#### Saved entries:
From an optimization exercise on the open Yosys and OpenROAD flow, aimed at small area; shortcuts taken in it are not production practice. In this exercise RTL edits were held to simulation tests only and were not proved equivalent to the original. No activity file was given, so power comes from the tool's default toggle rates.

==> flow/design.v <==
package round_key_store_pkg;
    localparam int NUM_ROUNDS = 10;
    localparam int KEY_WIDTH  = 128;
    localparam int NUM_SLOTS  = NUM_ROUNDS + 1;
    typedef logic [31:0]  word_t;
    typedef word_t [3:0]  key_t;         
    typedef logic [3:0]   round_idx_t;
    typedef enum logic [1:0] {
        IDLE,
        START,
        CAPTURE,
        READY
    } rks_fsm_e;
endpackage
module round_key_regfile
(
    input  logic                      clk,
    input  logic                      ld_en,
    input  round_key_store_pkg::key_t ld_data,
    input  logic                      ins_en,
    input  round_key_store_pkg::key_t ins_data,
    input  logic                      dump0,
    input  logic [10:0]               rsel,
    output round_key_store_pkg::key_t rdata,
    output round_key_store_pkg::key_t slot0
);
    logic [127:0] s0;
    logic [127:0] ring [round_key_store_pkg::NUM_ROUNDS];
    logic [127:0] ring0_d;
    logic [127:0] rd_bits;
    logic [127:0] ins_bits;
    logic rot_en;
    assign rot_en = !ins_en && !dump0;
    always_ff @(posedge clk) begin
        if (ld_en) s0 <= ld_data;
    end
    always_ff @(posedge clk) begin
        ring[0] <= ring0_d;
        for (int i = 1; i < round_key_store_pkg::NUM_ROUNDS; i++)
            ring[i] <= ring[i-1];
    end
    for (genvar b = 0; b < round_key_store_pkg::KEY_WIDTH; b++) begin : g_bit
        round_key_sel3 u_ins (
            .sel ({rot_en, dump0, ins_en}),
            .d   ({ring[9][b], s0[b], ins_bits[b]}),
            .q   (ring0_d[b])
        );
        round_key_sel11 u_rd (
            .sel (rsel),
            .d   ({s0[b], ring[9][b], ring[8][b], ring[7][b],
                   ring[6][b], ring[5][b], ring[4][b], ring[3][b],
                   ring[2][b], ring[1][b], ring[0][b]}),
            .q   (rd_bits[b])
        );
    end
    assign ins_bits = ins_data;
    assign rdata    = rd_bits;
    assign slot0    = s0;
endmodule
module round_key_sel3
(
    input  logic [2:0] sel,
    input  logic [2:0] d,
    output logic       q
);
    assign q = |(sel & d);
endmodule
module round_key_sel11
(
    input  logic [10:0] sel,
    input  logic [10:0] d,
    output logic        q
);
    logic [2:0] g_n;
    logic       g;
    round_key_aoi222 u_g0 (.a(sel[2:0]), .b(d[2:0]), .y(g_n[0]));
    round_key_aoi222 u_g1 (.a(sel[5:3]), .b(d[5:3]), .y(g_n[1]));
    round_key_aoi222 u_g2 (.a(sel[8:6]), .b(d[8:6]), .y(g_n[2]));
    round_key_nand3  u_g  (.a(g_n), .y(g));
    round_key_ao221  u_or (.a(sel[10:9]), .b(d[10:9]), .c(g), .y(q));
endmodule
module round_key_aoi222
(
    input  logic [2:0] a,
    input  logic [2:0] b,
    output logic       y
);
    assign y = ~|(a & b);
endmodule
module round_key_ao221
(
    input  logic [1:0] a,
    input  logic [1:0] b,
    input  logic       c,
    output logic       y
);
    assign y = |(a & b) | c;
endmodule
module round_key_nand3
(
    input  logic [2:0] a,
    output logic       y
);
    assign y = ~&a;
endmodule
module round_key_store
(
    input  logic         clk,
    input  logic         reset_n,
    input  logic         load_key,
    input  logic [127:0] cipher_key,
    output logic         start_expansion,
    output logic [127:0] prev_key,
    input  logic [127:0] next_key,
    input  logic         finished_expansion,
    input  logic [3:0]   rd_round,
    output logic [127:0] rd_key,
    output logic         keys_ready,
    output logic         busy,
    output logic         sched_err
);
    logic       st_start, st_cap, st_ready;
    logic [3:0] ph;
    logic       sched_err_q;
    logic       load_ok;
    logic       last_write;
    logic [3:0] ph_nxt;
    logic [3:0] rpos;
    logic [10:0] rsel, rsel_nxt;
    round_key_store_pkg::key_t rd_data;
    round_key_store_pkg::key_t slot0;
    assign load_ok    = load_key && !st_start && !st_cap;
    assign last_write = (ph == 4'd9);
    always_ff @(posedge clk or negedge reset_n) begin
        if (!reset_n) begin
            st_start <= 1'b0;
            st_cap   <= 1'b0;
            st_ready <= 1'b0;
        end else begin
            st_start <= load_ok;
            st_cap   <= st_start || (st_cap && !last_write);
            st_ready <= (st_cap && last_write) || (st_ready && !load_ok);
        end
    end
    assign ph_nxt = st_start ? 4'd0 : ((ph == 4'd9) ? 4'd0 : ph + 4'd1);
    always_ff @(posedge clk or negedge reset_n) begin
        if (!reset_n) ph <= '0;
        else          ph <= ph_nxt;
    end
    always_ff @(posedge clk or negedge reset_n) begin
        if (!reset_n)
            sched_err_q <= 1'b0;
        else if (load_ok)
            sched_err_q <= 1'b0;
        else if (st_cap && (finished_expansion != last_write))
            sched_err_q <= 1'b1;
    end
    always_comb begin
        logic [4:0] d;
        d = {1'b0, ph} + 5'd11 - {1'b0, rd_round};
        rpos = (d >= 5'd10) ? 4'(d - 5'd10) : d[3:0];
    end
    always_comb begin
        rsel_nxt = '0;
        if (rd_round == 4'd0) begin
            if (load_ok) rsel_nxt[0]  = 1'b1;
            else         rsel_nxt[10] = 1'b1;
        end else if (rd_round <= 4'd10) begin
            rsel_nxt[rpos] = 1'b1;
        end
    end
    always_ff @(posedge clk) begin
        rsel <= rsel_nxt;
    end
    round_key_regfile u_regfile (
        .clk      (clk),
        .ld_en    (load_ok),
        .ld_data  (cipher_key),
        .ins_en   (st_cap),
        .ins_data (next_key),
        .dump0    (load_ok && (rd_round == 4'd0)),
        .rsel     (rsel),
        .rdata    (rd_data),
        .slot0    (slot0)
    );
    assign start_expansion = st_start;
    assign busy            = st_start | st_cap;
    assign keys_ready      = st_ready;
    assign sched_err       = sched_err_q;
    assign rd_key          = rd_data;
    assign prev_key        = slot0;
endmodule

#### What you are asked to do:
The data must be duplicated exactly, with nothing left out.

#### Written answer:
From an optimization exercise on the open Yosys and OpenROAD flow, aimed at small area; shortcuts taken in it are not production practice. In this exercise RTL edits were held to simulation tests only and were not proved equivalent to the original. No activity file was given, so power comes from the tool's default toggle rates.

==> flow/design.v <==
package round_key_store_pkg;
    localparam int NUM_ROUNDS = 10;
    localparam int KEY_WIDTH  = 128;
    localparam int NUM_SLOTS  = NUM_ROUNDS + 1;
    typedef logic [31:0]  word_t;
    typedef word_t [3:0]  key_t;         
    typedef logic [3:0]   round_idx_t;
    typedef enum logic [1:0] {
        IDLE,
        START,
        CAPTURE,
        READY
    } rks_fsm_e;
endpackage
module round_key_regfile
(
    input  logic                      clk,
    input  logic                      ld_en,
    input  round_key_store_pkg::key_t ld_data,
    input  logic                      ins_en,
    input  round_key_store_pkg::key_t ins_data,
    input  logic                      dump0,
    input  logic [10:0]               rsel,
    output round_key_store_pkg::key_t rdata,
    output round_key_store_pkg::key_t slot0
);
    logic [127:0] s0;
    logic [127:0] ring [round_key_store_pkg::NUM_ROUNDS];
    logic [127:0] ring0_d;
    logic [127:0] rd_bits;
    logic [127:0] ins_bits;
    logic rot_en;
    assign rot_en = !ins_en && !dump0;
    always_ff @(posedge clk) begin
        if (ld_en) s0 <= ld_data;
    end
    always_ff @(posedge clk) begin
        ring[0] <= ring0_d;
        for (int i = 1; i < round_key_store_pkg::NUM_ROUNDS; i++)
            ring[i] <= ring[i-1];
    end
    for (genvar b = 0; b < round_key_store_pkg::KEY_WIDTH; b++) begin : g_bit
        round_key_sel3 u_ins (
            .sel ({rot_en, dump0, ins_en}),
            .d   ({ring[9][b], s0[b], ins_bits[b]}),
            .q   (ring0_d[b])
        );
        round_key_sel11 u_rd (
            .sel (rsel),
            .d   ({s0[b], ring[9][b], ring[8][b], ring[7][b],
                   ring[6][b], ring[5][b], ring[4][b], ring[3][b],
                   ring[2][b], ring[1][b], ring[0][b]}),
            .q   (rd_bits[b])
        );
    end
    assign ins_bits = ins_data;
    assign rdata    = rd_bits;
    assign slot0    = s0;
endmodule
module round_key_sel3
(
    input  logic [2:0] sel,
    input  logic [2:0] d,
    output logic       q
);
    assign q = |(sel & d);
endmodule
module round_key_sel11
(
    input  logic [10:0] sel,
    input  logic [10:0] d,
    output logic        q
);
    logic [2:0] g_n;
    logic       g;
    round_key_aoi222 u_g0 (.a(sel[2:0]), .b(d[2:0]), .y(g_n[0]));
    round_key_aoi222 u_g1 (.a(sel[5:3]), .b(d[5:3]), .y(g_n[1]));
    round_key_aoi222 u_g2 (.a(sel[8:6]), .b(d[8:6]), .y(g_n[2]));
    round_key_nand3  u_g  (.a(g_n), .y(g));
    round_key_ao221  u_or (.a(sel[10:9]), .b(d[10:9]), .c(g), .y(q));
endmodule
module round_key_aoi222
(
    input  logic [2:0] a,
    input  logic [2:0] b,
    output logic       y
);
    assign y = ~|(a & b);
endmodule
module round_key_ao221
(
    input  logic [1:0] a,
    input  logic [1:0] b,
    input  logic       c,
    output logic       y
);
    assign y = |(a & b) | c;
endmodule
module round_key_nand3
(
    input  logic [2:0] a,
    output logic       y
);
    assign y = ~&a;
endmodule
module round_key_store
(
    input  logic         clk,
    input  logic         reset_n,
    input  logic         load_key,
    input  logic [127:0] cipher_key,
    output logic         start_expansion,
    output logic [127:0] prev_key,
    input  logic [127:0] next_key,
    input  logic         finished_expansion,
    input  logic [3:0]   rd_round,
    output logic [127:0] rd_key,
    output logic         keys_ready,
    output logic         busy,
    output logic         sched_err
);
    logic       st_start, st_cap, st_ready;
    logic [3:0] ph;
    logic       sched_err_q;
    logic       load_ok;
    logic       last_write;
    logic [3:0] ph_nxt;
    logic [3:0] rpos;
    logic [10:0] rsel, rsel_nxt;
    round_key_store_pkg::key_t rd_data;
    round_key_store_pkg::key_t slot0;
    assign load_ok    = load_key && !st_start && !st_cap;
    assign last_write = (ph == 4'd9);
    always_ff @(posedge clk or negedge reset_n) begin
        if (!reset_n) begin
            st_start <= 1'b0;
            st_cap   <= 1'b0;
            st_ready <= 1'b0;
        end else begin
            st_start <= load_ok;
            st_cap   <= st_start || (st_cap && !last_write);
            st_ready <= (st_cap && last_write) || (st_ready && !load_ok);
        end
    end
    assign ph_nxt = st_start ? 4'd0 : ((ph == 4'd9) ? 4'd0 : ph + 4'd1);
    always_ff @(posedge clk or negedge reset_n) begin
        if (!reset_n) ph <= '0;
        else          ph <= ph_nxt;
    end
    always_ff @(posedge clk or negedge reset_n) begin
        if (!reset_n)
            sched_err_q <= 1'b0;
        else if (load_ok)
            sched_err_q <= 1'b0;
        else if (st_cap && (finished_expansion != last_write))
            sched_err_q <= 1'b1;
    end
    always_comb begin
        logic [4:0] d;
        d = {1'b0, ph} + 5'd11 - {1'b0, rd_round};
        rpos = (d >= 5'd10) ? 4'(d - 5'd10) : d[3:0];
    end
    always_comb begin
        rsel_nxt = '0;
        if (rd_round == 4'd0) begin
            if (load_ok) rsel_nxt[0]  = 1'b1;
            else         rsel_nxt[10] = 1'b1;
        end else if (rd_round <= 4'd10) begin
            rsel_nxt[rpos] = 1'b1;
        end
    end
    always_ff @(posedge clk) begin
        rsel <= rsel_nxt;
    end
    round_key_regfile u_regfile (
        .clk      (clk),
        .ld_en    (load_ok),
        .ld_data  (cipher_key),
        .ins_en   (st_cap),
        .ins_data (next_key),
        .dump0    (load_ok && (rd_round == 4'd0)),
        .rsel     (rsel),
        .rdata    (rd_data),
        .slot0    (slot0)
    );
    assign start_expansion = st_start;
    assign busy            = st_start | st_cap;
    assign keys_ready      = st_ready;
    assign sched_err       = sched_err_q;
    assign rd_key          = rd_data;
    assign prev_key        = slot0;
endmodule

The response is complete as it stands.